This exercise asks for every line of the material that contains the word "layout".

[RECORDS — start]

This is an optimization exercise on Yosys and OpenROAD, whose aim is small area, a short achievable clock period and few clock cycles, not a production implementation. RTL that was checked went through simulation tests only; none was proved equivalent to the original.

Setup of lagoon:
## zmc_profile
module zmc_profile #(
    parameter PPR = 2000    
) (
    input             clk,
    input             rst,
    input             in_valid,
    output            in_ready,
    input             in_op,
    input      [31:0] in_now,
    input      [15:0] in_start,
    input      [15:0] in_target,
    input      [15:0] in_time,
    input      [15:0] in_tad,
    output reg        out_valid,
    output     [15:0] pos_sp,
    output reg [1:0]  status
);
Size: ~6,000 cells after synthesis, about 1,000 flip-flops, about 120 I/O pins, ~66,000 um2 of cells after synthesis.
export LEC_CHECK = 0
export CAP_MARGIN = 20
export CORE_MARGIN = 2
export CORE_UTILIZATION = 55
export PLACE_DENSITY = 0.7
export SLEW_MARGIN = 20
create_clock -name core_clock -period 22.0 [get_ports {clk}]
standard.sh (not shown) runs the stock make flow with config.mk's settings and CLKGATE_MAP_FILE= SYNTH_SCRIPT=/design/flow/synth_recipe.tcl, a recipe that flattens the netlist after the stock synthesis.
==> flow/flow/run.sh <==
#!/bin/bash
# The standard layout, with the port buffers made from buf_2 cells instead of
# the default choice (a delay buffer).
set -o pipefail
export BUFFER_PORTS_ARGS="-buffer_cell sky130_fd_sc_hd__buf_2"
bash standard.sh > standard.log 2>&1
lagoon has completed all stages; timing, DRC and antenna checks passed.
Testbench counts of lagoon, summed over its fixed seeds: cycles 12,179.
For juniper, these inputs were changed with respect to lagoon:
# lagoon
export LEC_CHECK = 0
export CAP_MARGIN = 20
export CORE_MARGIN = 2
export CORE_UTILIZATION = 55
export PLACE_DENSITY = 0.7
export SLEW_MARGIN = 20
create_clock -name core_clock -period 22.0 [get_ports {clk}]
# juniper
export LEC_CHECK = 0
export CAP_MARGIN = 60
export CORE_MARGIN = 2
export CORE_UTILIZATION = 55
export PLACE_DENSITY = 0.7
export SLEW_MARGIN = 60
create_clock -name core_clock -period 22.0 [get_ports {clk}]
- juniper finished all stages; the layout is clean.
- Looking at smallest hold slack, juniper sits 12 ps above lagoon.
- Density: juniper denser than lagoon
- STATUS worst slack at placement: juniper wins against lagoon
- juniper — clock-buffer cell count 3 higher, lagoon as reference
- In the flow results for lagoon and juniper, the post-route cell area is larger on juniper.
- On sequential share of layout area: juniper sits below lagoon.
- In the reports for lagoon and juniper, the larger wire length of the first global-routing pass belongs to juniper.
- Looking at wire length, juniper sits 690 um higher than lagoon does.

[RECORDS — finish]

**TASK RESULT**
# The standard layout, with the port buffers made from buf_2 cells instead of
- juniper finished all stages; the layout is clean.
- On sequential share of layout area: juniper sits below lagoon.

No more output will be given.